2025年7月17日公開のインタビューで紹介した「本の処方箋」の成り立ち。
診療時間を越える試み。月1冊の“本の処方箋”がクリニックにもたらした変化とは?【事例/ロコクリニック中目黒】

今年で5年目になる「本の処方箋」プロジェクトは、医師・看護師・医療事務・療法士など、クリニックのチームメンバーそれぞれの視点から選ばれた本と、その効能を書いた処方箋が待合室・診察室に掲示されます。実際に本が並ぶ、クリニックの本棚=薬箱から、まずは2021~22年の3冊をどうぞ。

“自然の恵みで自ら心のケアをしたい方へ”

【事例・本の処方箋 】『自然ぐすり』/『翻訳できない世界のことば』/『妻のパンチライン』

薬名『自然ぐすり』(森田敦子/ワニブックス
効能:為になる/落ちつく

■6月は看護師/植物療法士 菊地さんの処方

おばあちゃん子だったわたしは小学生の頃、夏休みの大半を農業を営む祖父母の家で過ごしていました。3時のおやつは畑から野菜をむしり、遊び疲れた日は生姜と梅干しを入れた番茶を飲ませてもらったり。
上京し、仕事生活は昼夜逆転したりと知らず知らずと不調を来していました。

そんなとき出会った植物療法。この本を読み、改めて生活が身体の土台を作ってくれるんだなと腑に落ちることがたくさん。日々、自分の身体や心の声にちょっと耳を傾けて、頑張らずに今できるケアから試していく、そんなことの手引きになってくれる本です。

6月おすすめハーブ「ユーカリ」

梅雨入りで気温や気圧の影響を受けやすく、頭痛や気だるさといった不調が出やすい時期にはスーパーリフレッシュのユーカリ。ディフューザーなどで焚いたり、レモンとブレンドしてルームスプレーとして香らせたり。
床掃除にも使えるので梅雨特有のジメジメとした湿気やカビ対策にもおススメです!

“ひと言のことばで表せない感動を人に伝えたい方へ”

【事例・本の処方箋 】『自然ぐすり』/『翻訳できない世界のことば』/『妻のパンチライン』

薬名『翻訳できない世界のことば』(エラ・フランシス・サンダース/創元社
効能:ためになる/コミュニケーションが豊かになる

■1月は 医療事務 白澤さん の処方

最近は、人と直接会って感動を共有したり、「空気を読む」「阿吽の呼吸」「思いやり」など、言葉を使わない“気持ち”でのコミュニケーションの機会が少なくなっています

「言葉では言い尽くせない」という表現があるように、言葉で“気持ち”を伝える難しさは、海外でも共通のようです。
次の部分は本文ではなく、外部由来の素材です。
[config.mk]
export PLATFORM = sky130hd
export DESIGN_NAME = ikhb_mod_cell
export DESIGN_NICKNAME = d
export VERILOG_FILES = /design/src/ikhb_pkg.sv /design/src/ikhb_mod_cell.sv
export SDC_FILE = /design/constraint.sdc
export NUM_CORES = 1
export LEC_CHECK = 0
export BUFFER_PORTS_ARGS = -buffer_cell sky130_fd_sc_hd__buf_2
export CAP_MARGIN = 20
export CORE_ASPECT_RATIO = 1.75
export CORE_UTILIZATION = 45
export CTS_CLUSTER_DIAMETER = 40
export DETAILED_ROUTE_END_ITERATION = 16
export PLACE_DENSITY = 0.85
export SLEW_MARGIN = 20
export SYNTH_ARGS = -nofsm -noshare
export SYNTH_HDL_FRONTEND = slang
export SYNTH_SLANG_ARGS = --single-unit
[constraint.sdc]
create_clock -name clock -period 2.94 [get_ports clock]
set_input_delay 0.147 -clock clock [delete_from_list [all_inputs] [get_ports clock]]
set_output_delay 0.147 -clock clock [all_outputs]
set_load 0.005 [all_outputs]
--- config.mk ---
export PLATFORM = sky130hd
export DESIGN_NAME = ikhb_mix
export DESIGN_NICKNAME = d
export VERILOG_FILES = /design/src/ikhb_pkg.sv /design/src/ikhb_mix.sv
export SDC_FILE = /design/constraint.sdc
export NUM_CORES = 2
export LEC_CHECK = 0
export BUFFER_PORTS_ARGS = -buffer_cell sky130_fd_sc_hd__buf_2
export CORE_MARGIN = 5
export CORE_UTILIZATION = 58
export CTS_CLUSTER_SIZE = 10
export DETAILED_ROUTE_END_ITERATION = 6
export MAX_ROUTING_LAYER = met4
export PLACE_DENSITY = 0.76
export SLEW_MARGIN = 10
export SYNTH_ARGS = -nofsm -noshare
export SYNTH_HDL_FRONTEND = slang
export SYNTH_SLANG_ARGS = --single-unit
--- constraint.sdc ---
create_clock -name clock -period 10.4 [get_ports clock]
set_input_delay 0.52 -clock clock [delete_from_list [all_inputs] [get_ports clock]]
set_output_delay 0.52 -clock clock [all_outputs]
set_load 0.02 [all_outputs]
--- src/ikhb_pkg.sv ---
// Shared types, constants and helpers for the integer key hash bucket block.
// No dependencies; used by the mixer, the modulo cells and the top level.
package ikhb_pkg;

   localparam int KEY_W    = 32;
   localparam int MIX_W    = 64;
   localparam int HALF_W   = 32;
   localparam int MULT_W   = 27;
   localparam int DIV_W    = 32;
   localparam int SIZE_W   = 33;
   localparam int SHIFT_N  = 16;

   localparam logic [MULT_W-1:0] HASH_MULT       = 27'h45d9f3b;
   localparam logic [SIZE_W-1:0] TABLE_SIZE_RST  = 33'd1024;
   localparam logic [DIV_W-1:0]  DIVISOR_RST     = 32'd1023;

   // Low partial product is 32 x 27 bits.
   localparam int LO_PROD_W = HALF_W + MULT_W;

   // Data handed from one modulo cell to the next.
   typedef struct packed {
      logic [DIV_W-1:0] rem;
      logic [MIX_W-1:0] bits;
   } ikhb_div_type;

   function automatic logic [MIX_W-1:0] xor_shift(input logic [MIX_W-1:0] v);
      return v ^ (v >> SHIFT_N);
   endfunction

endpackage

--- src/ikhb_mix.sv ---
// Pipelined key mixer: sign extension, two xorshift-multiply rounds and a final xorshift.
// Depends on ikhb_pkg. Each 64-bit multiply is split into two 32 x 27 partial products.
module ikhb_mix
   import ikhb_pkg::*;
(
   input  logic             clock,
   input  logic             reset,
   input  logic             en,
   input  logic             in_valid,
   input  logic [KEY_W-1:0] in_key,
   output logic             out_valid,
   output logic [MIX_W-1:0] out_value
);

   logic [3:0] vld_ff;

   logic [MIX_W-1:0]     x0;
   logic [LO_PROD_W-1:0] lo1_ff, lo1_in, lo2_ff, lo2_in;
   logic [HALF_W-1:0]    hi1_ff, hi1_in, hi2_ff, hi2_in;
   logic [MIX_W-1:0]     x1_ff, x1_in, x3_ff, x3_in;

   always_comb begin
      x0     = xor_shift({{(MIX_W-KEY_W){in_key[KEY_W-1]}}, in_key});
      lo1_in = LO_PROD_W'(x0[HALF_W-1:0]) * LO_PROD_W'(HASH_MULT);
      hi1_in = HALF_W'(x0[MIX_W-1:HALF_W] * HALF_W'(HASH_MULT));
      // Only the low half of the high partial product survives the wrap.
      x1_in  = xor_shift({hi1_ff, {HALF_W{1'b0}}} + MIX_W'(lo1_ff));
      lo2_in = LO_PROD_W'(x1_ff[HALF_W-1:0]) * LO_PROD_W'(HASH_MULT);
      hi2_in = HALF_W'(x1_ff[MIX_W-1:HALF_W] * HALF_W'(HASH_MULT));
      x3_in  = xor_shift({hi2_ff, {HALF_W{1'b0}}} + MIX_W'(lo2_ff));
   end

   always_ff @(posedge clock) begin
      if (reset) begin
         vld_ff <= '0;
      end else if (en) begin
         vld_ff <= {vld_ff[2:0], in_valid};
      end
   end

   always_ff @(posedge clock) begin
      if (en) begin
         lo1_ff <= lo1_in;
         hi1_ff <= hi1_in;
         x1_ff  <= x1_in;
         lo2_ff <= lo2_in;
         hi2_ff <= hi2_in;
         x3_ff  <= x3_in;
      end
   end

   assign out_valid = vld_ff[3];
   assign out_value = x3_ff;

endmodule

==> qor.csv <==
stage,metric,value,unit
routing,drt_first_iter_violations,1944,
final_layout,fillers,7110,
place,gp_congestion,1.01,
die,start_util,58.5,%
place,dpl.hpwl,110000,um
setup_path,cp-startpoint,in_key[31],
setup_path,cp_max_fo,17,
yosys,yosysWarnings,0,
routing,wl_per_cell,20.1,um
die,die-height,306,um
worst_hold_path,hp-start,reset,
final_layout,layout_commonest_cell,inv_1,
die,rows,108,
routing,drc,0,
die,ios,101,
place,dp_worst_setup_slack,1660,ps
final_layout,final_cell_mix,"inv_1 (1618), fa_1 (930), ha_1 (770)",
global_route,grt_max_degree,79,
global_route,grt_pass1_vias,35600,
yosys,async_flop_share,0,%
die,die_w,306,um
sta,relSlewSlack,22.8,%
sta,fin_skew,30.5,ps
cts,cts.sinks,280,
cts,cts_tree,built,
sta,final-setup-viol-count,0,
yosys,ys_seq_area_share,16.4,%
yosys,synth.distinct_cells,74,
global_route,grt_overflow,0,
sta,fmax,121,MHz
global_route,grt_usage,27.7,%
final_layout,regArea,0.00837,mm^2
final_layout,fin_nets,6700,
setup_path,path_buf_inv,7,
yosys,synth_edf_count,276,
setup_path,slowest_stage,xor2_1,
final_layout,drive_gt1_share,3.78,%
yosys,ys.flop_type,edfxtp_1,
global_route,grt_pass1_wl,196000,um
setup_path,path_delay_family,adder cells,
final_layout,syn_to_final_growth,5.94,%
setup_path,cp-end-kind,register,
yosys,synth_area,0.0509,mm^2
yosys,synth_fp_nets,6562,
sta,rsz0062_at_grt,no,
final_layout,multi_input_area,0.0364,mm^2
flow_run,drv_cap,0,
final_layout,antenna_cells,0,
setup_path,r2r_start,x1_ff[22],
die,core-area,0.0869,mm^2
global_route,antenna_found_initial,0,
cts,htreeDepth,2,
cts,numCtsBuffers,35,
cts,cts_resized,0,
sta,setup_tns,0,ps
yosys,synth-seq-cells,280,
cts,clk_path_buf_depth,3,
sta,period_share,79.2,%
sta,max_slew.worst_pin.slew,1150,ps
outcome,status,finished clean,
final_layout,stdcell_count,6132,
die,die_area,0.0937,mm^2
setup_path,start_kind,input pin,
setup_path,cp_data_arrival_time,8520,ps
cts,path_clk_slew,50,ps
sta,drv_slew,0,
cts,root_buffer,clkbuf_16,
sta,finalHoldViolations,0,
yosys,syn_avg_cell_area,10.5,um^2
yosys,synth_cells,4826,
routing,dr.pass1.iters,5,
setup_path,crit_required,10690,ps
routing,vias_per_cell,5.29,
routing,vias,32400,
sta,fin_ws,2170,ps
setup_path,crit_type,in2reg,
setup_path,critical_path.max_stage_delay,900,ps
place,placed_cells,6082,
routing,wirelength,123000,um
worst_hold_path,hp-class,in2reg,
sta,fin_crit,8230,ps
cts,clk_latency,560,ps
place,io_buffers,100,
cts,post-cts-setup-buffers,0,
routing,drtAntennaViolNets,0,
cts,cts_hold_buf,0,
-- registers in the layout, indices dropped and copies added, names as in the netlist --
name and count:
hi1_ff 1, hi2_ff 32, lo1_ff 59, lo2_ff 59, out_value 64, vld_ff 4
x1_ff 61
-- per-layer routing --
| metal | GRT usage, % | share of wire [%] | up-vias |
|---|---|---|---|
| li1 | - | - | 15100 |
| met1 | 35.0 | 41 | 16100 |
| met2 | 47.8 | 50 | 985 |
| met3 | 2.55 | 4.9 | 243 |
| met4 | 8.78 | 4.0 | 0 |
| met5 | - | 0 | - |
-- synthesized netlist by cell type (all sizes together), types with 8 or more instances --
| library cell | count | area, um^2 |
|---|---|---|
| a211oi | 22 | 175 |
| a21boi | 8 | 60.1 |
| a21o | 75 | 564 |
| a21oi | 157 | 790 |
| a221oi | 8 | 70.1 |
| a31oi | 16 | 100 |
| and2 | 9 | 56.3 |
| and3 | 23 | 144 |
| clkbuf | 19 | 71.3 |
| edfxtp | 276 | 8290 |
| fa | 930 | 18600 |
| ha | 770 | 9630 |
| inv | 1618 | 6070 |
| nand2 | 91 | 342 |
| nand2b | 22 | 138 |
| nand3 | 29 | 145 |
| nand4 | 16 | 100 |
| nor2 | 107 | 402 |
| nor2b | 9 | 56.3 |
| nor3 | 25 | 125 |
| o211ai | 16 | 120 |
| o21a | 26 | 195 |
| o21ai | 75 | 375 |
| o21bai | 27 | 203 |
| o31ai | 9 | 72.6 |
| or3 | 8 | 50.1 |
| xnor2 | 153 | 1340 |
| xor2 | 183 | 1600 |
-- cells by family after synthesis --
logic type,count (synthesis),share of synthesized area (%)
simple gates,366,3.48
xor+xnor,338,5.87
fa+ha+maj,1700,55.5
buf+inv,1639,12.1
flops,280,16.4
compound gates,497,6.46
mux,6,0.118
-- final timing paths --
kind	slack, ps	depth (start not counted)	to
max reg2reg	2630	22	lo2_ff[57]
max	2170	25	lo1_ff[58]
min reg2reg	490	2	vld_ff[3]
min	190	2	vld_ff[0]
-- per-stage QoR --
| stage | hold slack (ps) | utilization (%) | area (um^2) |
|---|---|---|---|
| after floorplan | 448 | - | 50900 |
| after global placement | 475 | 60.9 | 52900 |
| after detailed placement | 490 | 60.9 | 52900 |
| after CTS | 158 | 62.0 | 53900 |
| after global routing | 195 | 62.0 | 53900 |
| final | 187 | 62.0 | 53900 |
-- cell type report --
| type | instances | share of cell area, % |
|---|---|---|
| multi-input combinational | 2907 | 67.5 |
| inverter | 1618 | 11.3 |
| timing repair buffer | 122 | 1.25 |
| clock inverter | 8 | 0.144 |
| sequential | 280 | 15.5 |
| tap | 1155 | 2.68 |
| clock buffer | 42 | 1.67 |
Power is not shown: default switching activity piles up to over one toggle a cycle in this logic, so the estimate is an artifact.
この本は、一言では訳せない世界の言葉が短い文章と素敵なイラストで紹介されていて、言葉の意味に思いを巡らせたり、絵本のようにデザインを楽しむこともできます。家族や友人と一緒に、それぞれお気に入りのページを見つけたり、普段は伝えられない“気持ち”を添えて贈り物にするのもオススメです♪

“夫婦関係や子育てに向き合う、全ての方へ”

【事例・本の処方箋 】『自然ぐすり』/『翻訳できない世界のことば』/『妻のパンチライン』

薬名 『妻のパンチライン』(@wifeisking/幻冬舎
効能:笑える/全国の夫婦が納得する

■2月は 看護師 河野さん の処方

私は昨年度入籍をし夫婦生活がスタートしました。同棲期間を踏んでから結婚したとはいえ、生活の仕方の違いや考え方にぶつかることが幾度となくありました。そこで出会ったのが、こちらの本です。
家族というものを会社に喩えながら、一つのあるべき姿を示しつつ、関西弁で旦那の言葉や態度を切っていきます。所々ハッとさせられながら、当たり前に感謝することや、相手の気持ちを想像することを考え直させられる、素敵な本です。

子どもができた時にまたこの本を見返して、「あぁ~わかる~」って言いたいし、旦那には必須で見せます!笑

【事例・本の処方箋 】『自然ぐすり』/『翻訳できない世界のことば』/『妻のパンチライン』

2021年という年、処方の背景(ロコクリニック中目黒・瀬田宏哉医師)

2021年、始まったばかりの『本の処方箋』からのラインナップ。編集長的立場の瀬田医師に、この時期と処方された本について振り返りをいただきました。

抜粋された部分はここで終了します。